We developed CAR-Machine, a platform that performs systematic analysis of single cell RNA sequencing data to identify CAR-T target genes and pairs based on (1) over-expression in tumor cells, (2) coverage across tumor cells, (3) surface expression, and (4) restricted healthy vital tissue expression. The platform calculates a CAR score for each target based on the four parameters listed above to identify highly specific targets with low off-tumor toxicity. The tool allows for identification of traditional single-gene based CAR targets as well as advanced CAR-pairs based on OR-, AND-, and NOT-gated CAR strategies. To assess off-tumor toxicity, we compiled a large healthy tissue single-cell atlas that contains expression data for over 500,000 single cells from 10 different vital tissues including brain, heart, kidney, colon, lung, lymph node, skin, esophagus, liver, and bone marrow, with cell types ranging from hematopoietic stem cells to neurons. To identify CAR targets that will benefit patients of specific or multiple cytogenetic and subtype classifications, we assess coverage in TARGET bulk RNA-sequencing datasets.

We utilized this platform to identify potential targets for pediatric AML using a dataset generated in our lab (Mumme et al, Nature Communications 2023) that contains almost 40,000 cells from 14 patient diagnosis samples and 4 young adult healthy donor samples as controls. The platform identified 12 single gene targets with high expression in malignant blast cells across AML patient cells with different cytogenetics alterations, low expression on non-myeloid hematopoietic cells, and minimal expression in cell types from vital tissues.

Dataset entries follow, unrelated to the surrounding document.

This design comes from an exercise in tuning for small area and a short achievable clock period on the open sky130 flow, not from production work. No run shown here included a check of the RTL's function; only the layout flow was run. Power figures rest on the tool's default switching activity, not on a simulated workload.

[design/flow/flow/run.sh]
#!/bin/bash
# Standard layout (the standard.sh), with plain buf_2 cells instead of the
# default delay buffers on the input and output ports.
set -o pipefail
echo 'export BUFFER_PORTS_ARGS = -buffer_cell sky130_fd_sc_hd__buf_2' >> config.mk
bash standard.sh > standard.log 2>&1
[design/flow/standard.sh]
#!/bin/bash
# synth_recipe.tcl (not shown) runs the flow's synth.tcl, then flattens the netlist and writes it again
# the make line also repeats each setting of config.mk as NAME=value (left out here)
make -C /OpenROAD-flow-scripts/flow DESIGN_CONFIG=/design/flow/config.mk WORK_HOME=/design/flow/orfs CLKGATE_MAP_FILE= SYNTH_SCRIPT=/design/flow/synth_recipe.tcl "${@:-finish}"
[design/flow/config.mk]
export PLATFORM = sky130hd
export DESIGN_NAME = wfd
export DESIGN_NICKNAME = wfd
export VERILOG_FILES = /design/flow/design.v
export SDC_FILE = /design/flow/constraint.sdc
export NUM_CORES = 4
export LEC_CHECK = 0
export CAP_MARGIN = 20
export CORE_MARGIN = 2
export CORE_UTILIZATION = 40
export SLEW_MARGIN = 20
export BUFFER_PORTS_ARGS = -buffer_cell sky130_fd_sc_hd__buf_2
[design/flow/constraint.sdc]
create_clock -name core_clock -period 12.0 [get_ports {clk}]
set_input_delay 2.4000 -clock core_clock [delete_from_list [all_inputs] [get_ports {clk}]]
set_output_delay 2.4000 -clock core_clock [all_outputs]
set_load 0.01 [all_outputs]
[design/flow/design.v]
module wfd (
    input  wire        clk,
    input  wire        rst,
    input  wire        start,
    input  wire        s_end,
    input  wire        s_valid,
    input  wire [15:0] s_data,
    input  wire [15:0] cfg_vhigh,
    input  wire [15:0] cfg_vlow,
    input  wire        cfg_reverse,
    input  wire        cfg_invert,
    input  wire        cfg_verbose,
    output wire        s_ready,
    output wire        done,
    output wire        err,
    output wire [1:0]  err_code,
    output wire [2:0]  phase,
    output wire        b_valid,
    output wire [7:0]  b_data,
    output wire        sym_valid,
    output wire        sym,
    output wire [15:0] pre_start,
    output wire [15:0] pre_size,
    output wire [15:0] pre_end,
    output wire [15:0] short_dur,
    output wire [15:0] long_dur,
    output wire [15:0] byte_count,
    output wire        diag_sat,
    output wire        start_seen,
    output wire [2:0]  bitcnt,
    output wire [15:0] run
);
    localparam [2:0] IDLE = 3'd0, PH1 = 3'd1, PH2 = 3'd2, PH3 = 3'd3,
                     DONE = 3'd4, ERR = 3'd5;
    localparam [1:0] E_NONE = 2'd0, E_CAL = 2'd1, E_INPUT = 2'd2, E_RANGE = 2'd3;
    reg [2:0]  ph_q;
    reg [1:0]  ec_q;
    reg [15:0] vhx_q, vlx_q;           
    reg        rev_q, inv_q;
    reg [15:0] pst_q, psz_q, pend_q;
    reg        cal_q;                  
    reg [12:0] q11_q;
    reg [3:0]  r11_q;
    reg [14:0] q3_q;
    reg [1:0]  r3_q;
    reg [15:0] run_q;
    reg        ss_q;
    reg [7:0]  acc_q;
    reg [2:0]  bc_q;
    reg [15:0] bcnt_q;
    reg        dsat_q;
    reg        bv_q, sv_q, sy_q;
    reg [7:0]  bd_q;
    function [1:0] cmp_tree;           
        input [15:0] a, b;
        reg   [15:0] g, e;
        reg   [7:0]  g1, e1;
        reg   [3:0]  g2, e2;
        reg   [1:0]  g3, e3;
        integer k;
        begin
            g = a & ~b;
            e = ~(a ^ b);
            for (k = 0; k < 8; k = k + 1) begin
                g1[k] = g[2*k+1] | (e[2*k+1] & g[2*k]);
                e1[k] = e[2*k+1] & e[2*k];
            end
            for (k = 0; k < 4; k = k + 1) begin
                g2[k] = g1[2*k+1] | (e1[2*k+1] & g1[2*k]);
                e2[k] = e1[2*k+1] & e1[2*k];
            end
            for (k = 0; k < 2; k = k + 1) begin
                g3[k] = g2[2*k+1] | (e2[2*k+1] & g2[2*k]);
                e3[k] = e2[2*k+1] & e2[2*k];
            end
            cmp_tree = {g3[1] | (e3[1] & g3[0]), e3[1] & e3[0]};
        end
    endfunction
    wire [15:0] sx = {~s_data[15], s_data[14:0]};
    wire        p1 = (ph_q == PH1);
    wire        p2 = (ph_q == PH2);
    wire        p3 = (ph_q == PH3);
    wire [1:0]  ch = cmp_tree(sx, vhx_q);
    wire [1:0]  cl = cmp_tree(sx, vlx_q);
    wire        hi = ch[1] | (ch[0] & p1);    
    wire        lo = ~cl[1];                  
    wire        clr  = rst | start;
    wire        v    = s_valid & ~clr;
    wire        pst_max  = &pst_q;
    wire        psz_max  = &psz_q;
    wire        run_max  = &run_q;
    wire        run_nz   = |run_q;
    wire        bcnt_max = &bcnt_q;
    wire        cal_bad  = (q11_q == 13'd0);          
    wire [16:0] end_sum  = {1'b0, pst_q} + {1'b0, psz_q};
    wire [18:0] run5 = {1'b0, run_q, 2'b00} + {3'b000, run_q} + {17'd0, r3_q};
    wire        is_short = run5 < {3'b000, psz_q};
    wire        symbol   = ~(is_short ^ rev_q);
    wire [7:0]  acc_s    = {acc_q[6:0], symbol};
    wire [7:0]  acc_r    = {acc_s[0], acc_s[1], acc_s[2], acc_s[3],
                            acc_s[4], acc_s[5], acc_s[6], acc_s[7]};
    wire        full     = (bc_q == 3'd7);
    wire        keep = ~clr;
    wire [15:0] pst_h  = keep ? pst_q  : 16'd0;
    wire [15:0] psz_h  = keep ? psz_q  : 16'd0;
    wire [15:0] pend_h = keep ? pend_q : 16'd0;
    wire [15:0] run_h  = keep ? run_q  : 16'd0;
    wire [15:0] bcnt_h = keep ? bcnt_q : 16'd0;
    wire [12:0] q11_h  = keep ? q11_q  : 13'd0;
    wire [3:0]  r11_h  = keep ? r11_q  : 4'd0;
    wire [14:0] q3_h   = keep ? q3_q   : 15'd0;
    wire [1:0]  r3_h   = keep ? r3_q   : 2'd0;
    wire        cal_h  = keep & cal_q;
    wire        ss_h   = keep & ss_q;
    wire [7:0]  acc_h  = keep ? acc_q  : 8'd0;
    wire [7:0]  bd_h   = keep ? bd_q   : 8'd0;
    wire [2:0]  bc_h   = keep ? bc_q   : 3'd0;
    wire        sy_h   = keep & sy_q;
    wire        dsat_h = keep & dsat_q;
    wire        g_pst  = v & p1 & ~pst_max;           
    wire [15:0] pst_i  = pst_q + 16'd1;
    wire        g_psz  = v & ~psz_max;                
    wire [15:0] psz_i  = psz_q + 16'd1;
    wire        r11_w  = (r11_q == 4'd10);
    wire [12:0] q11_i  = r11_w ? q11_q + 13'd1 : q11_q;
    wire [3:0]  r11_i  = r11_w ? 4'd0 : r11_q + 4'd1;
    wire        r3_w   = (r3_q == 2'd2);
    wire [14:0] q3_i   = r3_w ? q3_q + 15'd1 : q3_q;
    wire [1:0]  r3_i   = r3_w ? 2'd0 : r3_q + 2'd1;
    wire [15:0] pend_c = end_sum[16] ? 16'hffff : end_sum[15:0];
    wire        g_run  = v & p3;                       
    wire [15:0] run_i  = run_max ? run_q : run_q + 16'd1;
    wire        g_em   = v & p3 & run_nz;              
    wire        emit_b = ss_q & full;                  
    wire [15:0] bcnt_i = (emit_b & ~bcnt_max) ? bcnt_q + 16'd1 : bcnt_q;
    wire [7:0]  acc_e  = ss_q ? acc_s : acc_q;
    wire [7:0]  bd_e   = emit_b ? (inv_q ? acc_r : acc_s) : bd_q;
    wire [2:0]  bc_e   = ss_q ? (full ? 3'd0 : bc_q + 3'd1) : bc_q;
    wire        s_pst  = g_pst & hi;
    wire        do2    = v & (p2 | (p1 & ~hi));
    wire        s_psz  = do2 & lo & g_psz;
    wire        s_cal  = do2 & ~lo;
    wire        s_em   = g_em & ~hi;
    reg  [2:0] ph_n;
    reg  [1:0] ec_n;
    always @(*) begin
        ph_n = ph_q;
        ec_n = ec_q;
        if (v) begin
            if (p1 & hi) begin
                ph_n = PH1;
            end else if (do2) begin
                if (lo) begin
                    if (psz_max) begin
                        ph_n = ERR;
                        ec_n = E_RANGE;
                    end else begin
                        ph_n = PH2;
                    end
                end else if (cal_bad) begin
                    ph_n = ERR;
                    ec_n = E_CAL;
                end else begin
                    ph_n = PH3;
                end
            end
        end
        if (s_end) begin
            case (ph_n)
                PH1: begin
                    ph_n = ERR;
                    ec_n = (pst_q == 16'd0 && !s_pst) ? E_INPUT : E_CAL;
                end
                PH2: begin
                    ph_n = ERR;
                    ec_n = E_CAL;
                end
                PH3: ph_n = DONE;
                default: ;
            endcase
        end
        if (rst) begin
            ph_n = IDLE;
            ec_n = E_NONE;
        end else if (start) begin
            ph_n = PH1;
            ec_n = E_NONE;
        end
    end
    always @(posedge clk) begin
        ph_q   <= ph_n;
        ec_q   <= ec_n;
        pst_q  <= s_pst ? pst_i : pst_h;
        psz_q  <= s_psz ? psz_i : psz_h;
        q11_q  <= s_psz ? q11_i : q11_h;
        r11_q  <= s_psz ? r11_i : r11_h;
        q3_q   <= s_psz ? q3_i  : q3_h;
        r3_q   <= s_psz ? r3_i  : r3_h;
        pend_q <= s_cal ? pend_c : pend_h;
        cal_q  <= s_cal | cal_h;
        run_q  <= g_run ? (hi ? run_i : 16'd0) : run_h;
        sv_q   <= s_em;
        sy_q   <= s_em ? symbol : sy_h;
        ss_q   <= s_em | ss_h;
        acc_q  <= s_em ? acc_e : acc_h;
        bd_q   <= s_em ? bd_e : bd_h;
        bv_q   <= s_em & emit_b;
        bc_q   <= s_em ? bc_e : bc_h;
        bcnt_q <= s_em ? bcnt_i : bcnt_h;
        dsat_q <= dsat_h
                         | (v & p1 & pst_max & hi)
                         | (s_cal & end_sum[16])
                         | (s_em & emit_b & bcnt_max);
        if (start) begin
            vhx_q <= {~cfg_vhigh[15], cfg_vhigh[14:0]};
            vlx_q <= {~cfg_vlow[15], cfg_vlow[14:0]};
            rev_q <= cfg_reverse;
            inv_q <= cfg_invert;
        end
    end
    assign s_ready    = p1 | p2 | p3;
    assign done       = (ph_q == DONE);
    assign err        = (ph_q == ERR);
    assign err_code   = ec_q;
    assign phase      = ph_q;
    assign b_valid    = bv_q;
    assign b_data     = bd_q;
    assign sym_valid  = sv_q;
    assign sym        = sy_q;
    assign pre_start  = pst_q;
    assign pre_size   = psz_q;
    assign pre_end    = pend_q;
    assign short_dur  = {3'd0, q11_q & {13{cal_q}}};
    assign long_dur   = {1'd0, q3_q & {15{cal_q}}};
    assign byte_count = bcnt_q;
    assign diag_sat   = dsat_q;
    assign start_seen = ss_q;
    assign bitcnt     = bc_q;
    assign run        = run_q;
endmodule
==> impl_metrics.yaml, run 1 <==
timing:
  rsz0062_at_grt: "false"
  timing.final.crit_share: 0.531
  finalSetupViolCount: 0
  final.setup.tns_ns: 0
  hold_violations: 0
  slew_headroom: 0.334
  worstMarginPinSlew_ns: 0.997
  max_freq_ghz: 0.157
  min_period_ns: 6.38
  fin_skew_ns: 0.0139
  drv_slew: 0
yosys:
  yosysUniqueCellTypes: 68
  synth-edff-count: 166
  ys_warn_count: 1
  syn_area_per_cell_um2: 10.2
  seq_area_frac_synth: 0.477
  synth_ff_type: "edfxtp_1"
  syn_area_mm2: 0.0109
  async_flop_share: 0
  postSynthCellCount: 1070
  yosys_register_bits: 177
setup_path:
  worst-path-max-fanout: 25
  cp-start-kind: "primary input"
  crit_arrival_ns: 6.44
  path_class: "primary input to flip-flop"
  cp_data_required_time_ns: 12.07
  cp-end-kind: "flip-flop"
die:
  num_rows: 60
  die_w_um: 169
  dieArea_mm2: 0.0286
  io_pins: 192
  coreArea_mm2: 0.0269
  initial_utilization: 0.406
  die_y_um: 169
finish:
  nNetsFinal: 1405
  diodes: 0
  fin_area_mm2: 0.0128
  drive_gt1_frac: 0.188
  num-fill-cells: 2568
  final_cell_mix: "buf_2 (186), edfxtp_1 (166), nor2_1 (147)"
  area_delta_synth_final_pct: 17.3
  layout_commonest_cell: "buf_2"
routing:
  met1_length_mm: 11.5
  dr.pass1.iters: 5
  antenna_left: 0
  avgRoutedWirePerCell_um: 15.6
  top_layer: "met4"
  vias: 8146
  drt_wl_total_mm: 25.1
  via_per_inst: 5.06
  met3WireLength_um: 957
  drc_errors: 0
  wl_met2_mm: 12.2
  drt_iter0_drc: 484
placed_design:
  dpl_cell_area_mm2: 0.0122
  port_buffers: 186
  hpwl_mm: 18.6
  gp_congestion: 0.865
clock_tree:
  htreeDepth: 4
  cts_tree: "built"
  clk_pin_slew_ns: 0.07
  cts.repair.resized: 0
  cts.sinks: 177
  ctsHoldBuffers: 0
  clock_path_buffers: 2
  postCtsSetupRepairBufs: 0
  numCtsBuffers: 17
  insertion_delay_ns: 0.44
  cts-root-buf: "clkbuf_16"
grt:
  grt_max_degree: 53
  antenna_found_initial: 0
  grt_usage: 0.178
  grt_pass1_vias: 7755
  grt.overflow.total: 0
  grt_pass1_wl_mm: 40.3
pwr:
  power.density_mw_per_mm2: 116
  pwr-share-seq: 0.496
  ir_drop_v: 0.0000820
  intPower_uw: 1080
  swShare: 0.271
  clkPwrFrac: 0.389
  p_sw_uw: 404
  p_leak_uw: 0.00552
  combPwrFrac: 0.115
hold_path:
  hold_path_class: "flip-flop to flip-flop"
run:
  maxCapViolCount: 0
status:
  status: "no timing/DRC/antenna violations"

The 12 optimal targets include 4 genes that have already been utilized in AML CAR-T therapies (including PRAME and CD64) while the remaining 8 are novel CAR-T therapy targets. The 8 novel AML CAR-T targets will be assessed experimentally to identify the most optimal targets for CAR-T cell therapies.

In the future, the platform will be utilized to identify pairs of targets for AML gated-CAR therapies and applied to pediatric and adult hematological malignances including T-ALL, MPAL, and multiple myeloma. The CAR-Machine platform is being developed as a software package so that researchers can utilize it to explore CAR-T cell targets within their datasets. The package will assist in identifying most potent CAR-T cell targets with highest probability for clinical translation.

Disclosures: Bhasin: Anxomics: Current Employment, Current equity holder in private company.